Indeed, the only way that the Islamists are scarier than the Soviets is intention. Few believed that the Russians had any desire to wipe us out. Expand their sphere of influence and convert us to their ways? Sure. Mass murder? Not so much. Conversely, there’s not much doubt that Osama and company would hit the button without hesitation had they the means.

Since they don’t and won’t, however, they’re not an existential threat, merely a very annoying one.

UPDATE: After a comment and email exchange with EnnuiPundit I realize that I should probably have placed the “annoying” in the context of “compared to the prospect of nuclear annihilation the Cold War offered.” Mass murder, perhaps involving dirty bombs, is no small inconvenience.

UPDATE: John Mueller had an interesting piece related to this matter at Cato Unbound yesterday, reflecting on how safe we are/aren’t five years after 9/11. A key passage:

The United States is unlikely to be toppled by dramatic acts of terrorist destruction, even extreme ones. As it happens, officials estimated for a while last year that Hurricane Katrina had inflicted 10,000 deaths—the tolerance level set by General Myers. Although this, of course, was not a terrorist act, there were no indications whatever that, while catastrophic for the hurricane victims themselves, the way of life of the rest of the nation would be notably done away with by such a disaster.

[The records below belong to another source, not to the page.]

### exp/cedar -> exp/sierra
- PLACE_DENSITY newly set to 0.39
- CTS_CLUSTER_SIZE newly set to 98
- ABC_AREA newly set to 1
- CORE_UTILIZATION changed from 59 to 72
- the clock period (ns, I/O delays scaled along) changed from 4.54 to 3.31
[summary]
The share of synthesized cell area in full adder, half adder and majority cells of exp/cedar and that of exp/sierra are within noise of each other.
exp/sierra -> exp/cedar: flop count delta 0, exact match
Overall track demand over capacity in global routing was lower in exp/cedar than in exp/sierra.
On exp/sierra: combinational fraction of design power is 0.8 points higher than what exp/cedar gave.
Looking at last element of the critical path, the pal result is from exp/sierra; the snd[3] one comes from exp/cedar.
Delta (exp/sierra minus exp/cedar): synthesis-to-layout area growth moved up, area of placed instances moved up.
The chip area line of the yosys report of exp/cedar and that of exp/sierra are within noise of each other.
==> 10-04: inputs <==
==> flow/design.v (excerpt) <==
module ALU (
    input Clk,
    input Reset,
    input [7:0] operand_A, operand_B,
    input [3:0] Sel,
    output [7:0] Out,
    output [3:0] Flag);
    reg [7:0] Result;
    reg [3:0] FlagCpy;
    reg [7:0] nResult;
    reg [3:0] nFlag;
    reg [8:0] extendResult;
    reg [15:0] extendResult1;
    assign Out = Result;
    assign Flag = FlagCpy;
    always @(*)
    begin
        nResult = Result;
        nFlag = FlagCpy;
        extendResult = 9'd0;
        extendResult1 = 16'd0;
        case(Sel)
            4'h0:
                begin
                    extendResult = operand_A + operand_B;
                    if(extendResult >> 8 == 1)
                        nFlag = nFlag | 4'b0010;
                    else
                        nResult = extendResult[7:0];
                end
            4'h1:
                begin
                    if(operand_A < operand_B)
                        nFlag = nFlag | 4'b1000;
                    else
                        nResult = operand_A - operand_B;
                end
            4'h2:
                begin
                    extendResult1 = operand_A * operand_B;
                    if(extendResult1 >> 8 != 0)
                        nFlag = nFlag | 4'b0100;
                    else
                        nResult = operand_A * operand_B;
                    if(nResult == 0)
                        nFlag = nFlag | 4'b0001;
                end
            4'h3:
                begin
                    if(operand_A < operand_B)
                        nFlag = nFlag | 4'b1000;
                    else if(operand_B == 0)
                        nResult = 8'hFF;
                    else
                        nResult = operand_A / operand_B;
                    if(nResult == 0)
                        nFlag = nFlag | 4'b0001;
                end
            4'h4:
                begin
  ...
Settings: LEC_CHECK=0, ABC_AREA=1, CAP_MARGIN=20, CORE_ASPECT_RATIO=0.5, CORE_MARGIN=2, CORE_UTILIZATION=72, CTS_CLUSTER_DIAMETER=400, CTS_CLUSTER_SIZE=98, SLEW_MARGIN=20, TNS_END_PERCENT=10; clock period 6.35 ns.
run.sh (not shown) runs the stock make flow with config.mk's settings and CLKGATE_MAP_FILE=.
==> 06-01: changes against 10-04 <==
ABC_AREA = default   (was 1)
CORE_ASPECT_RATIO = default   (was 0.5)
CORE_UTILIZATION = 39   (was 72)
CTS_CLUSTER_DIAMETER = default   (was 400)
CTS_CLUSTER_SIZE = default   (was 98)
TNS_END_PERCENT = default   (was 10)
==> flow/constraint.sdc (replaced) <==
create_clock -name core_clock -period 16.4 [get_ports {Clk}]
set_input_delay 3.2800 -clock core_clock [delete_from_list [all_inputs] [get_ports {Clk}]]
set_output_delay 3.2800 -clock core_clock [all_outputs]
set_load 0.01 [all_outputs]
==> results <==
06-01 completed without violations. 10-04 never finished: it broke off in global routing.
Area after synthesis: 06-01 is lower than 10-04 (about 8%).
Between 06-01 and 10-04, the lower synthesized cell count is in 06-01 (gap 25%, measured against 10-04).
In 10-04 the die size is smaller than in 06-01, by 40%.
// pwm_hw
module pwm_hw(
input clk,      			 
input reset,  			     
input red,                   
input green,                 
input blue,                  
output [19:0] Red_High_HW,   
output [19:0] Red_Low_HW,    
output [19:0] Green_High_HW, 
output [19:0] Green_Low_HW,  
output [19:0] Blue_High_HW,  
output [19:0] Blue_Low_HW    
             );
make LEC_CHECK=0 ABC_AREA=0 CAP_MARGIN=20 CELL_PAD_IN_SITES_DETAIL_PLACEMENT=2 CORE_ASPECT_RATIO=0.57 CORE_MARGIN=6 CORE_UTILIZATION=42 GPL_ROUTABILITY_DRIVEN=0 HOLD_SLACK_MARGIN=0.27 MAX_ROUTING_LAYER=met5 MIN_ROUTING_LAYER=met2 PLACE_DENSITY_LB_ADDON=0.01 SLEW_MARGIN=10 TNS_END_PERCENT=85 finish   # period 1.53 ns
run.sh (not shown) runs the stock make flow with config.mk's settings and CLKGATE_MAP_FILE=.
The first run aborted during clock tree synthesis (4_1_cts) on DPL-0033.
Then changed:
- ABC_AREA: 0 -> default
- CELL_PAD_IN_SITES_DETAIL_PLACEMENT: 2 -> default
- CORE_ASPECT_RATIO: 0.57 -> default
- CORE_MARGIN: 6 -> 2
- CORE_UTILIZATION: 42 -> 58
- CTS_CLUSTER_SIZE: default -> 40
- GPL_ROUTABILITY_DRIVEN: 0 -> default
- HOLD_SLACK_MARGIN: 0.27 -> default
- MAX_ROUTING_LAYER: met5 -> default
- MIN_ROUTING_LAYER: met2 -> default
- PLACE_DENSITY_LB_ADDON: 0.01 -> default
- SLEW_MARGIN: 10 -> 20
- TNS_END_PERCENT: 85 -> default
- clock period: 1.53 -> 0.992 ns (I/O delays scaled with it)
The new run died in clock tree synthesis (4_1_cts).
Die area came out lower by 35%.
Synthesized area is unchanged.
Synthesized cell count is unchanged.
Then changed:
- CORE_UTILIZATION: 58 -> 64
- CTS_CLUSTER_SIZE: 40 -> 31
- PLACE_DENSITY: default -> 0.6
- clock period: 0.992 -> 1.55 ns (I/O delays scaled with it)
What happened: Now the flow produced a layout that fails on setup timing. Die size goes down by 9.1%. Area after synthesis does not change. Synthesized cell count is unchanged.
Then changed:
- ABC_AREA: default -> 1
- CORE_ASPECT_RATIO: default -> 0.5
- CTS_CLUSTER_DIAMETER: default -> 222
- CTS_CLUSTER_SIZE: 31 -> 100
- TNS_END_PERCENT: default -> 10
- clock period: 1.55 -> 1.01 ns (I/O delays scaled with it)
Result: Now the flow failed in clock tree synthesis (4_1_cts); die area shrinks slightly; synthesized area shrinks by a few percent; synthesized cell count grows by a quarter to a third.

* * *

pwm_hw again, from the RTL that the note above started with.
Settings: LEC_CHECK=0, CAP_MARGIN=20, CORE_MARGIN=2, CORE_UTILIZATION=64, CTS_CLUSTER_SIZE=31, PLACE_DENSITY=0.6, SETUP_SLACK_MARGIN=0.31, SLEW_MARGIN=20; clock period 0.997 ns.
The starting point failed in 4_1_cts, error DPL-0038.
Change:
- CTS_CLUSTER_SIZE: 31 -> not set
- SETUP_SLACK_MARGIN: 0.31 -> 0.32
- clock period: 0.997 -> 1.04 ns (I/O delays scaled with it)
Outcome:
- The new run died in 4_1_cts on DPL-0038
- area after synthesis is unchanged
- die area stays the same
- synthesized cell count does not change
Change:
- CORE_UTILIZATION: 64 -> 40
- SETUP_SLACK_MARGIN: 0.32 -> not set
- clock period: 1.04 -> 1.79 ns (I/O delays scaled with it)
Effect: The new run produced a clean layout; die size climbs by well over a third; synthesized cell count does not change; synthesized area does not change.
Change:
- ABC_AREA: not set -> 1
- CORE_UTILIZATION: 40 -> 64
- clock period: 1.79 -> 2.43 ns (I/O delays scaled with it)
Effect:
- wire length went up by about 17%
- sequential power went down by 20%
- clock skew hardly moves
- sequential share of layout area went up by 2.9 points
- design area went down by 7.1%
- first-iteration DRC count went up to 4.5 times its value
- via count went up by 25%
- utilization went up by 29 points
- worst setup slack gets better by 0.38 ns
- combinational power went up by 97%
Change:
- ABC_AREA: 1 -> not set
- CORE_UTILIZATION: 64 -> 72
- SETUP_SLACK_MARGIN: not set -> 0.45
- clock period: 2.43 -> 1.55 ns (I/O delays scaled with it)
Result: The changed run did not get past 4_1_cts, error DPL-0038; die size decreases by 8.7%; synthesized area rose by 2.3%; synthesized cell count decreases by 23%.
==> job 8445: inputs <==
==> flow/design.v <==
module cordic_magphase #(
    parameter integer INPUT_WIDTH      = 16,
    parameter integer INT_WIDTH        = 32,
    parameter integer ITERATIONS       = 32,
    parameter integer GAIN_FRAC_BITS   = 28,
    parameter integer OUTPUT_FRAC_BITS = 14
) (
    input  wire                          clk,
    input  wire                          rst_n,
    input  wire                          start,
    input  wire signed [INPUT_WIDTH-1:0] x_in,
    input  wire signed [INPUT_WIDTH-1:0] y_in,
    output reg                           busy,
    output reg                           done,
    output reg  signed [INT_WIDTH-1:0]   magnitude,
    output reg  signed [INT_WIDTH-1:0]   phase
);
    localparam IDLE         = 2'd0;
    localparam ITERATE      = 2'd1;
    localparam POST_PROCESS = 2'd2;
    localparam DONE_STATE   = 2'd3;
    reg [1:0] state, state_next;
    reg signed [INT_WIDTH-1:0] x_reg, y_reg, x_next, y_next;
    reg signed [INT_WIDTH-1:0] z_reg, z_next;
    reg [5:0]                  iter_cnt, iter_cnt_next;
    reg signed [1:0] pi_correction, pi_correction_next;  
    localparam [31:0] PI_CONST32    = 32'h3243F6A8;  
    localparam [31:0] TWOPI_CONST32 = 32'h6487ED51;  
    localparam [31:0] K_INV32       = 32'd162600000;
    localparam signed [INT_WIDTH-1:0] PI_CONST    = {{(INT_WIDTH-32){PI_CONST32[31]}}, PI_CONST32};
    localparam signed [INT_WIDTH-1:0] TWOPI_CONST = {{(INT_WIDTH-32){TWOPI_CONST32[31]}}, TWOPI_CONST32};
    localparam signed [INT_WIDTH-1:0] K_INV       = {{(INT_WIDTH-32){K_INV32[31]}}, K_INV32};
    function signed [31:0] atan_lut;
        input [4:0] idx;
        begin
            case (idx)
                4'd0:  atan_lut = 32'sh0C90FDAA;
                4'd1:  atan_lut = 32'sh076B19C1;
                4'd2:  atan_lut = 32'sh03EB6EBF;
                4'd3:  atan_lut = 32'sh01FD5BA9;
                4'd4:  atan_lut = 32'sh00FFAAE0;
                4'd5:  atan_lut = 32'sh007FF55B;
                4'd6:  atan_lut = 32'sh003FFEA8;
                4'd7:  atan_lut = 32'sh001FFFDA;
                4'd8:  atan_lut = 32'sh000FFFEF;
                4'd9:  atan_lut = 32'sh0007FFFF;
                4'd10: atan_lut = 32'sh0003FFFF;
                4'd11: atan_lut = 32'sh0001FFFF;
                4'd12: atan_lut = 32'sh0000FFFF;
                4'd13: atan_lut = 32'sh00007FFF;
                4'd14: atan_lut = 32'sh00003FFF;
                4'd15: atan_lut = 32'sh00001FFF;  
                5'd16: atan_lut = 32'sh00000FFF;  
                5'd17: atan_lut = 32'sh000007FF;  
                5'd18: atan_lut = 32'sh000003FF;  
                5'd19: atan_lut = 32'sh000001FF;  
                5'd20: atan_lut = 32'sh000000FF;  
                5'd21: atan_lut = 32'sh0000007F;  
                5'd22: atan_lut = 32'sh0000003F;  
                5'd23: atan_lut = 32'sh0000001F;  
                5'd24: atan_lut = 32'sh0000000F;  
                5'd25: atan_lut = 32'sh00000007;  
                5'd26: atan_lut = 32'sh00000003;  
                5'd27: atan_lut = 32'sh00000001;  
                default: atan_lut = 32'sh00000000;  
            endcase
        end
    endfunction
    wire signed [47:0] mag_prod = x_reg * K_INV;  
    wire signed [INT_WIDTH-1:0] mag_corr = mag_prod >>> GAIN_FRAC_BITS;
    reg  signed [INT_WIDTH-1:0] phase_tmp;
    always @(posedge clk or negedge rst_n) begin
        if (!rst_n) begin
            state     <= IDLE;
            busy      <= 1'b0;
            done      <= 1'b0;
            x_reg     <= 0;
            y_reg     <= 0;
            z_reg     <= 0;
            iter_cnt  <= 0;
            magnitude <= 0;
            phase     <= 0;
            pi_correction <= 2'sd0;
        end else begin
            state    <= state_next;
            x_reg    <= x_next;
            y_reg    <= y_next;
            z_reg    <= z_next;
            iter_cnt <= iter_cnt_next;
            pi_correction <= pi_correction_next;
            busy     <= (state_next != IDLE) && (state_next != DONE_STATE);
            done     <= (state_next == DONE_STATE);
            if (state_next == DONE_STATE) begin
                magnitude <= ((mag_corr < 0) ? -mag_corr : mag_corr) << OUTPUT_FRAC_BITS;
                case (pi_correction)
                    -2'sd1: phase_tmp = z_next - PI_CONST;
                    2'sd0:  phase_tmp = z_next;
                    default: phase_tmp = z_next + PI_CONST;
                endcase
                if (phase_tmp > PI_CONST)
                    phase_tmp = phase_tmp - TWOPI_CONST;
                else if (phase_tmp < -PI_CONST)
                    phase_tmp = phase_tmp + TWOPI_CONST;
                phase <= phase_tmp;
            end
        end
    end
    always @* begin
        state_next          = state;
        x_next              = x_reg;
        y_next              = y_reg;
        z_next              = z_reg;
        iter_cnt_next       = iter_cnt;
        pi_correction_next  = pi_correction;
        case (state)
            IDLE, DONE_STATE: begin
                if (start) begin
                    x_next = {{(INT_WIDTH-INPUT_WIDTH){x_in[INPUT_WIDTH-1]}}, x_in};
                    y_next = {{(INT_WIDTH-INPUT_WIDTH){y_in[INPUT_WIDTH-1]}}, y_in};
                    if (x_next < 0) begin
                        x_next = -x_next;
                        y_next = -y_next;
                        pi_correction_next = (y_next >= 0) ? 2'sd1 : -2'sd1;
                    end else begin
                        pi_correction_next = 2'sd0;
                    end
                    z_next        = 0;
                    iter_cnt_next = 0;
                    state_next    = ITERATE;
                end else begin
                    state_next    = IDLE;
                end
            end
            ITERATE: begin
                if (iter_cnt < ITERATIONS) begin
                    if (y_reg >= 0) begin
                        x_next = x_reg + (y_reg >>> iter_cnt);
                        y_next = y_reg - (x_reg >>> iter_cnt);
                        z_next = z_reg + atan_lut(iter_cnt[4:0]);
                    end else begin
                        x_next = x_reg - (y_reg >>> iter_cnt);
                        y_next = y_reg + (x_reg >>> iter_cnt);
                        z_next = z_reg - atan_lut(iter_cnt[4:0]);
                    end
                    iter_cnt_next = iter_cnt + 1'b1;
                    if (iter_cnt == ITERATIONS-1)
                        state_next = POST_PROCESS;
                end else begin
                    state_next = POST_PROCESS;
                end
            end
            POST_PROCESS: begin
                state_next = DONE_STATE;
            end
            default: state_next = IDLE;
        endcase
    end
endmodule
Setup of v14:
==> flow/design.v <==
module non_restoring_divider #(
    parameter DATA_WIDTH = 32
) (
    input  logic                    clk_i,
    input  logic                    clk_en_i,
    input  logic                    rst_n_i,
    input  logic [DATA_WIDTH - 1:0] dividend_i,
    input  logic [DATA_WIDTH - 1:0] divisor_i,
    input  logic                    data_valid_i,
    output logic [DATA_WIDTH - 1:0] quotient_o,
    output logic [DATA_WIDTH - 1:0] remainder_o,
    output logic                    divide_by_zero_o,
    output logic                    data_valid_o,
    output logic                    idle_o
);
    localparam COUNTER_WIDTH = $clog2(DATA_WIDTH);
    typedef enum logic [1:0] {IDLE, DIVIDE, RESTORE} fsm_state_t;
    typedef struct packed {
        logic                    rem_sign;
        logic [DATA_WIDTH - 1:0] remainder;
        logic [DATA_WIDTH - 1:0] quotient;
    } result_t;
    fsm_state_t state_CRT, state_NXT;
        always_ff @(posedge clk_i) begin : state_register
            if (!rst_n_i) begin
                state_CRT <= IDLE;
            end else if (clk_en_i) begin
                state_CRT <= state_NXT;
            end
        end : state_register
    result_t partial_CRT, partial_NXT;
    logic [DATA_WIDTH - 1:0] divisor_CRT, divisor_NXT;
        always_ff @(posedge clk_i) begin : datapath_register
            if (clk_en_i) begin
                partial_CRT <= partial_NXT;
                divisor_CRT <= divisor_NXT;
            end
        end : datapath_register
    logic [COUNTER_WIDTH - 1:0] iter_count_CRT, iter_count_NXT;
        always_ff @(posedge clk_i) begin : counter 
            if (clk_en_i) begin
                iter_count_CRT <= iter_count_NXT;
            end
        end : counter 
    logic divide_by_zero_CRT, divide_by_zero_NXT;
        always_ff @(posedge clk_i) begin : status_register
            if (!rst_n_i) begin
                divide_by_zero_CRT <= 1'b0;
            end else if (clk_en_i) begin
                divide_by_zero_CRT <= divide_by_zero_NXT;
            end
        end : status_register
    result_t pair_shifted;
        always_comb begin : fsm_logic 
            divide_by_zero_NXT = divide_by_zero_CRT;
            iter_count_NXT = iter_count_CRT;
            partial_NXT = partial_CRT;
            divisor_NXT = divisor_CRT;
            state_NXT = state_CRT;
            pair_shifted = 'b0;
            remainder_o = partial_CRT.remainder;
            data_valid_o = 1'b0;
            idle_o = 1'b0;
            case (state_CRT) 
                IDLE: begin 
                    if (data_valid_i) begin
                        state_NXT = DIVIDE;
                    end
                    divide_by_zero_NXT = (divisor_i == '0);
                    partial_NXT.rem_sign = 1'b0;
                    partial_NXT.quotient = dividend_i;
                    partial_NXT.remainder = '0;
                    divisor_NXT = divisor_i;
                    iter_count_NXT = '0;
                    idle_o = 1'b1;
                end
                DIVIDE: begin
                    state_NXT = (iter_count_CRT == (DATA_WIDTH - 1)) ? RESTORE : state_CRT;
                    iter_count_NXT = iter_count_CRT + 1;
                    pair_shifted = partial_CRT << 1; 
                    if (partial_CRT.rem_sign) begin
                        {partial_NXT.rem_sign, partial_NXT.remainder} = {pair_shifted.rem_sign, pair_shifted.remainder} + divisor_CRT;
                    end else begin
                        {partial_NXT.rem_sign, partial_NXT.remainder} = {pair_shifted.rem_sign, pair_shifted.remainder} - divisor_CRT;
                    end
                    partial_NXT.quotient = {pair_shifted.quotient[DATA_WIDTH - 1:1], !partial_NXT.rem_sign};
                end
                RESTORE: begin
                    state_NXT = IDLE;
                    data_valid_o = 1'b1;
                    idle_o = 1'b0;
                    if (partial_CRT.rem_sign) begin
                        {partial_NXT.rem_sign, partial_NXT.remainder} = {partial_CRT.rem_sign, partial_CRT.remainder} + divisor_CRT;
                    end
                    remainder_o = partial_NXT.remainder;
                end
            endcase
        end : fsm_logic
    assign quotient_o = partial_CRT.quotient;
    assign divide_by_zero_o = divide_by_zero_CRT;
endmodule
make LEC_CHECK=0 ABC_AREA=1 CAP_MARGIN=20 CORE_MARGIN=2 CORE_UTILIZATION=68 CTS_CLUSTER_DIAMETER=247 CTS_CLUSTER_SIZE=22 SETUP_SLACK_MARGIN=0.85 SLEW_MARGIN=20 finish   # period 2.99 ns
run.sh (not shown) runs the stock make flow with config.mk's settings and CLKGATE_MAP_FILE=.
Flow for v14 halted at clock tree synthesis, error code DPL-0038.
Input changes introduced in v26 (baseline for comparison: v14):
--- a/flow/config.mk
+++ b/flow/config.mk
@@ -8 +7,0 @@
-export ABC_AREA = 1
@@ -11,4 +10 @@
-export CORE_UTILIZATION = 68
-export CTS_CLUSTER_DIAMETER = 247
-export CTS_CLUSTER_SIZE = 22
-export SETUP_SLACK_MARGIN = 0.85
+export CORE_UTILIZATION = 40
==> flow/constraint.sdc <==
create_clock -name core_clock -period 5.24 [get_ports {clk_i}]
set_input_delay 1.0480 -clock core_clock [delete_from_list [all_inputs] [get_ports {clk_i}]]
set_output_delay 1.0480 -clock core_clock [all_outputs]
set_load 0.01 [all_outputs]
==> results <==
Both conditions hold for v26: the flow ran to the end and the final layout passed the timing, design-rule and antenna checks.
v14 vs v26, dominant non-sequential cell family after synthesis: simple AND/OR/NAND/NOR gates vs AND-OR/OR-AND gates
Diff v14 and v26: fraction of the mapped netlist area in simple logic gates higher in v14
NOTE die outline height v14->v26 increased by more than 10%
Per the comparison of v26 with v14, total cells reported by yosys after synthesis fell by 44%; XOR/XNOR share of the synthesized area higher; synthesized area has decreased.
The inputs of v20 differ from those of v26 as listed below.
--- a/flow/config.mk
+++ b/flow/config.mk
@@ -10 +10 @@
-export CORE_UTILIZATION = 40
+export CORE_UTILIZATION = 52
==> flow/constraint.sdc <==
create_clock -name core_clock -period 4.58 [get_ports {clk_i}]
set_input_delay 0.9160 -clock core_clock [delete_from_list [all_inputs] [get_ports {clk_i}]]
set_output_delay 0.9160 -clock core_clock [all_outputs]
set_load 0.01 [all_outputs]
Notes after the runs:
Compared to v26, v20 has worst-case headroom to the max-slew limit 13 points higher.
v20 ended with less wire length than v26.
Compared with v26, v20 shows power share of the clock group lower by 1.2 points.
Relative to v26, power increased by 450 µW in v20.
When v20 is measured against v26, its wire length of the first global-routing pass turns out 750 µm lower.
Comparing v26 and v20, the lower depth of the worst register-to-register path is on v26.
For v26, the critical path endpoint was remainder_o[30], unlike v20, where it was remainder_o[25].
v20 vs v26: all-layer global routing usage up
Against v26, v20 comes in 0.20 ns lower on slew at the pin closest to its max-slew limit.
Input-level comparison between v36 and v20:
--- a/flow/config.mk
+++ b/flow/config.mk
@@ -10 +10,2 @@
-export CORE_UTILIZATION = 52
+export CORE_UTILIZATION = 62
+export SETUP_SLACK_MARGIN = 1.3
@@ -11,0 +13 @@
+export TNS_END_PERCENT = 10
Results
Looking at final critical-path required period, v36 sits 0.20 ns below v20. Synthesized cell count: v36 vs v20, no meaningful difference. Delta (v36 minus v20): worst-case hold slack decreased 0.0095 ns; largest clock skew in the final design went up by 0.010 ns; arrival time reported for the critical path endpoint now larger. v36: number of cell instances on the worst register-to-register path 2 below v20.
## Diff of input files: v40 against v36
--- a/flow/config.mk
+++ b/flow/config.mk
@@ -10,2 +10 @@
-export CORE_UTILIZATION = 62
-export SETUP_SLACK_MARGIN = 1.3
+export CORE_UTILIZATION = 58
@@ -13 +11,0 @@
-export TNS_END_PERCENT = 10
==> flow/constraint.sdc <==
create_clock -name core_clock -period 4.19 [get_ports {clk_i}]
set_input_delay 0.8380 -clock core_clock [delete_from_list [all_inputs] [get_ports {clk_i}]]
set_output_delay 0.8380 -clock core_clock [all_outputs]
set_load 0.01 [all_outputs]
Results
Relative to v36, the sequential share of layout area of v40 is lower by 0.77 points.
Relative to v36, total met2 wirelength after detailed routing has gone up in v40.
Average vias per placed instance across v40 and v36: no real change.
Every stage of the flow completed for v36, and the final layout passed the timing, design-rule and antenna checks.
Layout checks on v40: not met. Flow itself completed; violations: setup timing.
Diff v36 -> v40 | combinational share of power | increase of 2.2 points
When v40 is set beside v36, its area growth from synthesis to final layout turns out to be 3.7 points larger.
Largest fanout on the critical path was lower in the run labelled v36.
Against v36, v40 reports a depth of the worst register-to-register path that is lower.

It is also easy to imagine scenarios in which 10,000 would have been killed on September 11—if the planes had hit the World Trade Center later in the day when more people were at work for example—and indeed, early estimates at the time were much higher than 3000. Any death is tragic, but it is hardly likely that a substantially higher loss on 9/11 would have necessarily have triggered societal suicide.

We already absorb a great deal of tragedy and unpleasantness and still manage to survive. We live with a considerable quantity of crime, and the United States regularly loses 40,000 lives each year in automobile accidents. Moreover, countries have endured massive, sudden catastrophes without collapsing. In 1990 and then again in 2003, Iran suffered earthquakes that nearly instantly killed some 35,000 in each case. The tsunami that hit Indonesia and elsewhere in 2004 killed several times that many. But the countries have clearly survived these disasters: they constitute major tragedies, of course, but they hardly proved to be “existential” ones.

Thus the country can readily absorb considerable damage if necessary, and it has outlasted far more potent threats in the past. To suggest otherwise is to express contempt for America’s capacity to deal with adversity.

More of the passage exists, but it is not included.